## config.mk

```make
export PLATFORM = sky130hd
export DESIGN_NAME = key_press_ctrl
export DESIGN_NICKNAME = d
export VERILOG_FILES = /design/src/rtl/key_press_ctrl.sv
export SDC_FILE = /design/constraint.sdc
export NUM_CORES = 1
export LEC_CHECK = 0
export CORE_MARGIN = 10
export CORE_UTILIZATION = 57
export DETAILED_ROUTE_END_ITERATION = 7
export PLACE_DENSITY = 0.77
export SLEW_MARGIN = 20
export SYNTH_ARGS = -nofsm -noshare
export SYNTH_HDL_FRONTEND = slang
export SYNTH_SLANG_ARGS = --single-unit
```

## constraint.sdc

```tcl
create_clock -name FPGA_CLK -period 7.51 [get_ports FPGA_CLK]
set_input_delay 1.502 -clock FPGA_CLK [delete_from_list [all_inputs] [get_ports FPGA_CLK]]
set_output_delay 1.502 -clock FPGA_CLK [all_outputs]
set_load 0.02 [all_outputs]
```

## src/rtl/key_press_ctrl.sv

```systemverilog
// Multi-channel push-button processor: sync, debounce, short/long press classification, LED toggle.
// Optional auto-repeat of LONG_P while held is enabled by defining KEY_AUTOREPEAT_EN.
`timescale 1ns/1ps
module key_press_ctrl #(
  parameter int                N_KEYS     = 4,
  parameter int                DEB_CYC    = 1000000,
  parameter int                LONG_CYC   = 100000000,
  parameter int                REPEAT_CYC = 12500000,
  parameter logic [N_KEYS-1:0] LED_INIT   = {N_KEYS{1'b1}}
) (
  input  logic              FPGA_CLK,
  input  logic              RST,
  input  logic [N_KEYS-1:0] KEY,
  output logic [N_KEYS-1:0] SHORT_P,
  output logic [N_KEYS-1:0] LONG_P,
  output logic [N_KEYS-1:0] HELD,
  output logic [N_KEYS-1:0] LED
);

  localparam int HOLD_MAX = (LONG_CYC > REPEAT_CYC) ? LONG_CYC : REPEAT_CYC;
  localparam int DW       = $clog2(DEB_CYC + 1);
  localparam int HW       = $clog2(HOLD_MAX + 1);

  localparam logic [DW-1:0] DEB_LAST  = DW'(DEB_CYC - 1);
  localparam logic [DW-1:0] DEB_ONE   = DW'(1);
  localparam logic [HW-1:0] LONG_LAST = HW'(LONG_CYC - 1);
  localparam logic [HW-1:0] HOLD_ONE  = HW'(1);
`ifdef KEY_AUTOREPEAT_EN
  localparam logic [HW-1:0] REP_LAST  = HW'(REPEAT_CYC - 1);
`endif

  typedef enum logic [2:0] {
    ST_IDLE      = 3'd0,
    ST_DEB_PRESS = 3'd1,
    ST_HELD      = 3'd2,
    ST_LONG      = 3'd3,
    ST_DEB_REL   = 3'd4
  } state_e;

  for (genvar g = 0; g < N_KEYS; g++) begin : g_ch
    logic          sync1_q, sync2_q;
    logic          key_s;
    state_e        state_q;
    logic [DW-1:0] deb_cnt_q;
    logic [HW-1:0] hold_cnt_q;
    logic          was_long_q;
    logic          short_q, long_q, held_q, led_q;

    assign key_s      = sync2_q;
    assign SHORT_P[g] = short_q;
    assign LONG_P[g]  = long_q;
    assign HELD[g]    = held_q;
    assign LED[g]     = led_q;

    // Two-flop synchroniser; resets to the released level.
    always_ff @(posedge FPGA_CLK or posedge RST) begin
      if (RST) begin
        sync1_q <= 1'b1;
        sync2_q <= 1'b1;
      end else begin
        sync1_q <= KEY[g];
        sync2_q <= sync1_q;
      end
    end

    // Per-channel press FSM with registered event pulses, held level and LED.
    always_ff @(posedge FPGA_CLK or posedge RST) begin
      if (RST) begin
        state_q    <= ST_IDLE;
        deb_cnt_q  <= '0;
        hold_cnt_q <= '0;
        was_long_q <= 1'b0;
        short_q    <= 1'b0;
        long_q     <= 1'b0;
        held_q     <= 1'b0;
        led_q      <= LED_INIT[g];
      end else begin
        short_q <= 1'b0;
        long_q  <= 1'b0;
        case (state_q)
          ST_IDLE: begin
            if (!key_s) begin
              state_q   <= ST_DEB_PRESS;
              deb_cnt_q <= '0;
            end
          end
          ST_DEB_PRESS: begin
            if (key_s) begin
              state_q <= ST_IDLE;
            end else if (deb_cnt_q == DEB_LAST) begin
              state_q    <= ST_HELD;
              held_q     <= 1'b1;
              hold_cnt_q <= '0;
              was_long_q <= 1'b0;
            end else begin
              deb_cnt_q <= deb_cnt_q + DEB_ONE;
            end
          end
          ST_HELD: begin
            // Release takes priority over a coincident long threshold.
            if (key_s) begin
              state_q   <= ST_DEB_REL;
              deb_cnt_q <= '0;
            end else if (hold_cnt_q == LONG_LAST) begin
              state_q    <= ST_LONG;
              was_long_q <= 1'b1;
              long_q     <= 1'b1;
              led_q      <= ~led_q;
              hold_cnt_q <= '0;
            end else begin
              hold_cnt_q <= hold_cnt_q + HOLD_ONE;
            end
          end
          ST_LONG: begin
            if (key_s) begin
              state_q   <= ST_DEB_REL;
              deb_cnt_q <= '0;
            end else begin
`ifdef KEY_AUTOREPEAT_EN
              if (hold_cnt_q == REP_LAST) begin
                hold_cnt_q <= '0;
                long_q     <= 1'b1;
              end else begin
                hold_cnt_q <= hold_cnt_q + HOLD_ONE;
              end
`else
              hold_cnt_q <= hold_cnt_q;
`endif
            end
          end
          ST_DEB_REL: begin
            // hold_cnt stays frozen here so a release bounce resumes timing.
            if (!key_s) begin
              state_q <= was_long_q ? ST_LONG : ST_HELD;
            end else if (deb_cnt_q == DEB_LAST) begin
              state_q <= ST_IDLE;
              held_q  <= 1'b0;
              short_q <= ~was_long_q;
            end else begin
              deb_cnt_q <= deb_cnt_q + DEB_ONE;
            end
          end
          default: begin
            state_q <= ST_IDLE;
            held_q  <= 1'b0;
          end
        endcase
      end
    end
  end

endmodule

```

; Word level (Yosys, flattened, before mapping)
; Cells that the tools add are included.
[totals]
reg_bits = 228
input_bits = 6
out_inout_bits = 16
wordCells = 324
[classes]
n_addsub = 8
eq_ne = 72
muxes = 144
bitwise_logic = 16
n_reduce_logical = 44
[op_table]
columns = cell, count
row1 = $mux 27, 16
row2 = $mux 20, 20
row3 = $pmux 20 s4, 4
row4 = $pmux 27 s2, 4
row5 = $add 27x1->27 const B, 4
row6 = $eq 27x27->1 const B, 4
row7 = $mux 3, 32
row8 = $add 20x1->20 const B, 4
row9 = $eq 20x20->1 const B, 4
row10 = $reduce_and 5->1, 16
row11 = $ne 2x2->1 const B, 32
row12 = $pmux 3 s5, 4
row13 = $mux 1, 56
row14 = $ne 3x3->1 const B, 12
row15 = $eq 3x2->1 const B, 8
row16 = $not 1->1, 16
row17 = $reduce_and 4->1, 4
row18 = $reduce_bool 4->1, 4
row19 = $eq 3x1->1 const B, 4
row20 = $eq 3x3->1 const B, 4
row21 = $logic_not 3->1, 4
row22 = $pmux 1 s3, 4
row23 = $reduce_and 3->1, 4
row24 = $reduce_or 3->1, 4
row25 = 4 further kinds, 16

; Depth between registers and ports, before layout
; Gate-level depths: netlist (run 1).
[logic_depth]
ltp_word = 4
mapped_depth = 9
mapped_depth_nobuf = 7

; Least setup slack after synthesis (run 1)
; OpenSTA, ideal clock, no wires.
[synth_timing]
path_kind = reg2out
startpoint = reg g_ch[0].led_q
endpoint = out LED[0]
arrival_ns = 0.641
required_time_ns = 6.008
path_slack_ns = 5.367
path_stages_with_launch = 2
n_path_buf = 1
path_cell_list = dfstp_2 -> buf_4
[synth_lines]
columns = item, line
row1 = from (decl), 47  ; logic short_q, long_q, held_q, led_q;
row2 = from (signal assigned), 76  ; led_q <= LED_INIT[g];
row3 = from (signal assigned), 108  ; led_q <= ~led_q;
row4 = to (decl), 17  ; output logic [N_KEYS-1:0] LED
; No word-level cell between the ends.

; Worst setup path after layout (run 1)
[layout_timing]
startpoint = reg g_ch[1].led_q
endpoint = out LED[1]
[layout_lines]
columns = item, line
row1 = from (decl), 47
row2 = from (signal assigned), 76
row3 = from (signal assigned), 108
; No word-level cell between the ends.

==> results.toml, run 1 <==
[status]
outcome = "complete, no violations"

[clock_network]
cts_sinks = 228
clk-insertion-delay-late_ps = 530
htree_levels = 1
cts.root.buffer_cell = "clkbuf_16"
cts.repair.resized = 0
cts_hold_buf = 0
cts_tree = "built"
numCtsBuffers = 26
postCtsSetupBuffers = 0
clk_pin_slew_ps = 60
cts_buffer_depth = 3

[critical_path]
critPathMaxStageDelay_ps = 600
critPathKind = "reg2out"
r2r-start = "g_ch[2].hold_cnt_q[8]"
path_cells = "clkdlybuf4s50_1"
endpoint = "LED[1]"
worstSetupPathDepth = 1
rr_endpoint = "g_ch[2].hold_cnt_q[25]"
regToRegSetupSlack_ps = 4750
critPathBufInv = 1
critical_path_required_ps = 6010
cp_max_fo = 2
cp-startpoint = "g_ch[1].led_q"
start_kind = "register"
cp_data_arrival_time_ps = 1660
endpoint_kind = "output port"
crit_family = "buffers and inverters"
cp_slowest_cell = "clkdlybuf4s50_1"
rr_worst_depth = 6

[logic_synthesis]
synth_nets = 1327
synth_seq_cells = 228
synthCells = 1313
synth_warnings = 0
synth.avg_cell_area_sq_um = 9.36
async_flop_share_pct = 100
synth_edf_count = 0
synth.yosys.seq_area_share_pct = 46.5
synth_top_area_share_pct = 44.0
synth_cell_type_count = 76
yosysTopAreaCell = "dfrtp_1"
synth_ff_type = "dfrtp_1"
ys_top_cells_by_area = "dfrtp_1 44%, xor2_1 5.7%, nor2_1 5.5%, xnor2_1 4.1%, nand3_1 3.5%"
syn_area_sq_mm = 0.0123

[final_layout]
layout-drive-gt1-share_pct = 7.78
stdcell_count = 1586
final_common_cell = "dfrtp_1"
utilization_pct = 63.9
syn2layout_area_growth_pct = 9.61
ff_latch_area_sq_mm = 0.00572
multi_input_area_sq_mm = 0.00612
most-common-layout-cells = "216 x dfrtp_1, 179 x nor2_1, 90 x nand2_1"
antenna_cells = 0
layout.nets = 1305
n_fill_cell = 1660

[route]
wl_met3_um = 928
remaining_drc_errors = 0
ant_nets = 0
routedWlPerCell_um = 15.4
vias = 9440
finalWirelength_um = 24300
routed.top_layer = "met4"
firstDrtPassIters = 7
met1_length_um = 11800
drtIter0Drc = 822
dr_wl_met2_um = 11200
viasPerCell = 5.95

[global_routing]
grt_max_degree = 159
track_usage_pct = 17.3
grt_antenna_before_repair = 0
grt.overflow.total = 0
grt_pass1_vias = 9212
grt_first_pass_wirelength_um = 43400

[sta]
fin_setup_tns_ps = 0
fmax_mhz = 316
finClkSkew_ps = 15.0
relSlewSlack_pct = 32.5
rsz0062_at_grt = "no"
finalHoldViolCount = 0
fin_hold_ws_ps = 356
finalMaxSlewViolations = 0
worst_slack_ps = 4350
period_minus_slack_ps = 3160
finalCritPeriodShare_pct = 42.1
worstMarginPinSlew_ps = 1010
setup_viol = 0

[power_and_ir_drop]
internal_power_w = 0.00212
ir_drop_mv = 0.210
p_leak_nw = 5.77
pwr-share-comb_pct = 3.0
pwr-share-clk_pct = 50.4
power_frac_seq_pct = 46.6
p_per_area_mw_per_mm2 = 200
swShare_pct = 21.4
power_switching_w = 0.000579

[placement]
port_buffers = 21
finalWeightedCongestion = 0.856
post-place-ws_ps = 4250
dpl.hpwl_um = 15900
place_inst = 1538

[floorplanning]
dieArea_sq_mm = 0.0278
start_util_pct = 58.3
fp-row-count = 53
coreArea_sq_mm = 0.0211
die_x_um = 167
pin_count = 22
die_h_um = 167

[run]
drv_cap = 0

[min_path]
hp-class = "reg2reg"
kinds of logic (layout without fill, tap and decap cells):
| logic type | Yosys count | after routing | share of synthesized area [%] |
|---|---|---|---|
| multiplexers | 10 | 10 | 0.845 |
| buffers and inverters | 96 | 94 | 3.85 |
| adder cells (fa/ha/maj) | 8 | 8 | 0.814 |
| AO/OA/AOI/OAI | 173 | 173 | 9.06 |
| flip-flops | 228 | 228 | 46.5 |
| AND/OR/NAND/NOR | 660 | 660 | 29.1 |
| XOR/XNOR | 138 | 138 | 9.83 |
Yosys cell counts (all sizes together), types with 6 or more instances:
cell    instances
a21o            6
inv            20
o21ai          46
clkbuf         34
dfrtp         216
or4             6
nor2          180
buf            42
or2             6
o31ai          19
and2           22
and3           44
nor4           18
and4           23
a31oi          11
nand2          90
a21oi          45
dfstp          12
nand3          87
nand4          65
or3            24
mux2i           7
nor4b          14
xnor2          58
xor2           80
ha              8
a211oi          6
nand2b         18
nor3           38
o22ai           6
metal layers:
layer	vias up	GRT usage, %
li1	4623	-
met1	4620	24.4
met2	165	27.3
met5	-	0
met4	0	3.82
met3	32	2.61
metrics by stage:
step | power, W | area [sq um]
2_1_floorplan | 0.00134 | 12300
3_3_place_gp | 0.00136 | 12500
3_5_place_dp | 0.00136 | 12500
4_1_cts | 0.00273 | 13500
5_1_grt | 0.00279 | 13500
6_report | 0.00270 | 13500
power groups by stage:
stage	clock (W)	combinational [W]	sequential [W]
3_5_place_dp	0	0.0000844	0.00128
5_1_grt	0.00144	0.0000963	0.00126
3_3_place_gp	0	0.0000815	0.00128
6_report	0.00136	0.0000822	0.00126
2_1_floorplan	0	0.0000687	0.00127
4_1_cts	0.00139	0.0000843	0.00126
sequential cells by signal (all words and copies together) (netlist names):
| signal | flops |
|---|---|
| g_ch.was_long_q | 4 |
| g_ch.short_q | 4 |
| g_ch.deb_cnt_q | 80 |
| g_ch.state_q | 12 |
| g_ch.long_q | 4 |
| g_ch.key_s | 4 |
| g_ch.held_q | 4 |
| g_ch.sync1_q | 4 |
| g_ch.led_q | 4 |
| g_ch.hold_cnt_q | 108 |
worst min-delay path by stage:
| stage | start | end | depth (start not counted) |
|---|---|---|---|
| 2_1_floorplan | g_ch[0].sync1_q | g_ch[0].key_s | 0 |
| 3_3_place_gp | g_ch[0].sync1_q | g_ch[0].key_s | 0 |
| 3_5_place_dp | g_ch[0].sync1_q | g_ch[0].key_s | 0 |
| 4_1_cts | g_ch[3].sync1_q | g_ch[3].key_s | 0 |
| 5_1_grt | g_ch[1].sync1_q | g_ch[1].key_s | 0 |
| 6_report | g_ch[3].sync1_q | g_ch[3].key_s | 0 |
layout make-up:
| type | instances | area share, % |
|---|---|---|
| clock buffer | 39 | 6.09 |
| clock inverter | 9 | 0.956 |
| inverter | 20 | 0.585 |
| multi-input combinational | 989 | 45.4 |
| sequential | 228 | 42.5 |
| tap | 275 | 2.55 |
| timing repair buffer | 26 | 1.93 |
Note: power is estimated with default switching activity, not from simulation.
==> run 2, diff against run 1 <==
==> constraint.sdc (replaced) <==
create_clock -name FPGA_CLK -period 2.9 [get_ports FPGA_CLK]
set_input_delay 0.58 -clock FPGA_CLK [delete_from_list [all_inputs] [get_ports FPGA_CLK]]
set_output_delay 0.58 -clock FPGA_CLK [all_outputs]
set_load 0.02 [all_outputs]
==> results.toml, run 2 (synthesized netlist as in run 1, its figures left out) <==
[sta]
worstMarginPinSlew_ps = 623
worst_slack_ps = 470
finClkSkew_ps = 7.73
period_minus_slack_ps = 2430
finalCritPeriodShare_pct = 83.8
fmax_mhz = 412
finalHoldViolCount = 0
relSlewSlack_pct = 58.5
rsz0062_at_grt = "no"
finalMaxSlewViolations = 0
setup_viol = 0

[route]
viasPerCell = 5.93
drtIter0Drc = 738
firstDrtPassIters = 5
finalWirelength_um = 24600
wl_met3_um = 909
vias = 9494
routedWlPerCell_um = 15.4
met1_length_um = 11700
dr_wl_met2_um = 11500
routed.top_layer = "met4"
remaining_drc_errors = 0
ant_nets = 0

[clock_network]
cts_tree = "built"
cts_hold_buf = 0
cts.repair.resized = 0
htree_levels = 1
cts_buffer_depth = 3
cts.root.buffer_cell = "clkbuf_16"
clk-insertion-delay-late_ps = 530
clk_pin_slew_ps = 60
cts_sinks = 228
numCtsBuffers = 26
postCtsSetupBuffers = 0

[run]
drv_cap = 0

[critical_path]
critPathKind = "reg2reg"
cp_data_arrival_time_ps = 2880
path_cells = "nor4b_1 > nand4_1 > o21ai_2 > nand2_1 > nand4_1 > mux2i_1"
endpoint_kind = "register"
critPathMaxStageDelay_ps = 580
critPathBufInv = 0
r2r-start = "g_ch[0].deb_cnt_q[13]"
cp_slowest_cell = "o21ai_2"
start_kind = "register"
cp_max_fo = 16
crit_family = "simple AND/OR/NAND/NOR gates"
crit_path_frequent_cell = "nand4_1"
critical_path_required_ps = 3350
cp-startpoint = "g_ch[0].deb_cnt_q[13]"

[floorplanning]
pin_count = 22
die_h_um = 167
fp-row-count = 53
die_x_um = 167
dieArea_sq_mm = 0.0278
coreArea_sq_mm = 0.0211
start_util_pct = 58.3

[placement]
finalWeightedCongestion = 0.865
dpl-instance-area_sq_mm = 0.0126
post-place-ws_ps = 505
dpl.hpwl_um = 16200
port_buffers = 21

[final_layout]
multi_input_area_sq_mm = 0.00610
final_design_area_no_fill_sq_mm = 0.0135
layout.nets = 1319
n_fill_cell = 1705
most-common-layout-cells = "216 x dfrtp_1, 179 x nor2_1, 90 x nand2_1"
final_common_cell = "dfrtp_1"
syn2layout_area_growth_pct = 9.89
largest_reg_flops = 108
largest-register = "g_ch.hold_cnt_q"
ff_latch_area_sq_mm = 0.00572
antenna_cells = 0
layout-drive-gt1-share_pct = 8.23
reg_top3 = "g_ch.hold_cnt_q: 108 flops, g_ch.deb_cnt_q: 80 flops, g_ch.state_q: 12 flops"

[power_and_ir_drop]
p_per_area_mw_per_mm2 = 498
p_leak_nw = 5.82
ir_drop_mv = 0.387
p_total_w = 0.00672

[global_routing]
track_usage_pct = 17.2
grt.overflow.total = 0
grt_antenna_before_repair = 0
grt_max_degree = 74
grt_pass1_vias = 9285
grt_first_pass_wirelength_um = 43200

[status]
outcome = "complete, no violations"

[min_path]
hp-class = "reg2reg"
min_from = "g_ch[1].sync1_q"
==> run 2: cell count changes in the layout (fill, tap and decap cells not counted), sizes merged <==
cell and change:
buf +14, clkinv +4, bufinv -2, clkinvlp -2, clkbuf +1, inv -1
==> run 2: path summary, 6_finish.rpt <==
| check | endpoint | slack, ps | depth (start not counted) |
|---|---|---|---|
| max | g_ch[0].deb_cnt_q[9] | 470 | 6 |
| min | g_ch[1].key_s | 360 | 0 |
| max reg2reg | g_ch[0].deb_cnt_q[9] | 470 | 6 |
| min reg2reg | g_ch[1].key_s | 360 | 0 |
| max in group asynchronous | g_ch[3].key_s | 1690 | 3 |
| min in group asynchronous | g_ch[3].hold_cnt_q[7] | 440 | 2 |
==> run 2: layout make-up <==
type                            count  area share [%]
Sequential cell                   228            42.3
Clock buffer                       40            5.88
Multi-Input combinational cell    989            45.2
Tap cell                          275            2.55
Inverter                           20           0.583
Timing Repair Buffer               40            2.98
Clock inverter                      8           0.509
==> run 2: power by group <==
| part | internal, W | total (W) | switching, W |
|---|---|---|---|
| Clock | 0.00197 | 0.00324 | 0.00127 |
| Combinational | 0.0000723 | 0.000230 | 0.000157 |
| Sequential | 0.00322 | 0.00326 | 0.0000401 |
| Total | 0.00526 | 0.00672 | 0.00147 |
==> run 2: per-stage QoR <==
step                      hold WS [ps]  utilization [%]  TNS [ps]  cells
after floorplan                    345                -   -140440   1313
after global placement             346             60.0         0   1552
after detailed placement           348             60.0         0   1552
after CTS                          356             64.1         0   1600
after global routing               365             64.1         0   1600
final                              356             64.1         0   1600
==> run 2: layer usage <==
layer	global-route usage, %	up-vias
met2	28.0	171
met1	23.7	4631
met5	0	-
li1	-	4666
met3	2.49	26
met4	4.24	0
==> run 3, diff against run 2 <==
==> constraint.sdc (replaced) <==
create_clock -name FPGA_CLK -period 2.1 [get_ports FPGA_CLK]
set_input_delay 0.42 -clock FPGA_CLK [delete_from_list [all_inputs] [get_ports FPGA_CLK]]
set_output_delay 0.42 -clock FPGA_CLK [all_outputs]
set_load 0.02 [all_outputs]
==> results.toml, run 3 (synthesized netlist as in run 1, its figures left out) <==
[global_routing]
track_usage_pct = 18.8
grt.overflow.total = 0
grt_first_pass_wirelength_um = 46700
grt_max_degree = 62
grt_pass1_vias = 9958
grt_antenna_before_repair = 0

[critical_path]
rr_worst_depth = 7
r2r-start = "g_ch[3].deb_cnt_q[12]"
rr_endpoint = "g_ch[3].hold_cnt_q[25]"
cp_data_arrival_time_ps = 2620
cp_max_fo = 7
critical_path_required_ps = 2550
critPathKind = "reg2reg"
start_kind = "register"
regToRegSetupSlack_ps = -70
endpoint_kind = "register"

[clock_network]
clk-insertion-delay-late_ps = 520
cts.root.buffer_cell = "clkbuf_16"
cts_tree = "built"
cts_hold_buf = 0
cts_sinks = 228
numCtsBuffers = 26
clk_pin_slew_ps = 60
cts_buffer_depth = 3
htree_levels = 1

[route]
remaining_drc_errors = 0
finalWirelength_um = 28900
vias = 10500
firstDrtPassIters = 5
viasPerCell = 5.91
routedWlPerCell_um = 16.3
ant_nets = 0
drtIter0Drc = 814

[sta]
setup_viol = 4
relSlewSlack_pct = 65.9
fin_hold_ws_ps = 247
finalHoldViolCount = 0
period_minus_slack_ps = 2170
rsz0062_at_grt = "yes"
fmax_mhz = 460
finalMaxSlewViolations = 0
finClkSkew_ps = 11.3
finalCritPeriodShare_pct = 104
fin_setup_tns_ps = -151
worstMarginPinSlew_ps = 510
worst_slack_ps = -73.9

[final_layout]
final_design_area_no_fill_sq_mm = 0.0155
final_common_cell = "dfrtp_1"
layout.nets = 1490
most-common-layout-cells = "210 x dfrtp_1, 167 x buf_4, 155 x nor2_1"
antenna_cells = 0
layout-drive-gt1-share_pct = 24.9
reg_top3 = "g_ch.hold_cnt_q: 108 flops, g_ch.deb_cnt_q: 80 flops, g_ch.state_q: 12 flops"
syn2layout_area_growth_pct = 26.4
largest_reg_flops = 108
largest-register = "g_ch.hold_cnt_q"
utilization_pct = 73.7
n_fill_cell = 1465

[floorplanning]
fp-row-count = 53
die_x_um = 167
start_util_pct = 58.3
pin_count = 22
dieArea_sq_mm = 0.0278
die_h_um = 167
coreArea_sq_mm = 0.0211

[placement]
finalWeightedCongestion = 0.887
dpl-instance-area_sq_mm = 0.0137
port_buffers = 21
dpl.hpwl_um = 18100

[status]
outcome = "finished, violations left"
violations = "negative setup slack"

[min_path]
hp-class = "in2async"

[power_and_ir_drop]
ir_drop_mv = 0.668
p_per_area_mw_per_mm2 = 645
p_leak_nw = 6.85

[run]
drv_cap = 0
run 3: power breakdown:
group	total (W)	switching (W)	internal, W
Combinational	0.000417	0.000259	0.000157
Sequential	0.00448	0.0000430	0.00444
Clock	0.00511	0.00184	0.00327
run 3: layout make-up:
class	count	area [sq um]	area share (%)
multi-input combinational	989	6560	42.2
timing repair buffer	211	1850	11.9
clock buffer	31	711	4.57
inverter	20	78.8	0.507
tap	275	344	2.21
sequential	228	5730	36.9
clock inverter	16	269	1.73
run 3: layer usage:
layer	track usage, %	vias to the layer above	routed length, um
met5	0	-	0
met4	4.62	0	541
met3	2.61	46	1030
met2	31.4	225	14400
met1	25.2	5186	12900
li1	-	5002	-
run 3: worst max path at each step:
stage / depth (start not counted) / slack, ps / end / from
CTS: 8 / 0.9 / g_ch[3].hold_cnt_q[12] / g_ch[3].hold_cnt_q[12]
global route: 7 / -140 / g_ch[3].hold_cnt_q[23] / g_ch[3].deb_cnt_q[12]
finish: 7 / -70 / g_ch[3].hold_cnt_q[25] / g_ch[3].deb_cnt_q[12]
global placement: 8 / -40 / g_ch[0].hold_cnt_q[24] / g_ch[0].deb_cnt_q[13]
detailed placement: 8 / -120 / g_ch[0].hold_cnt_q[22] / g_ch[0].deb_cnt_q[13]
floorplan: 1 / -1290 / g_ch[0].deb_cnt_q[0] / RST
run 3: what timing repair did:
item / CTS / global route
setup buffers: 3 / 26
pin swaps: 3 / 37
setup endpoints to repair: 66 / 128
gates resized for setup: 23 / 115
cloned: 2 / 2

____________

Exercise aim:
Each line of the material above that includes the word "decl" counts once; give the total number alone.

Problem solution:
3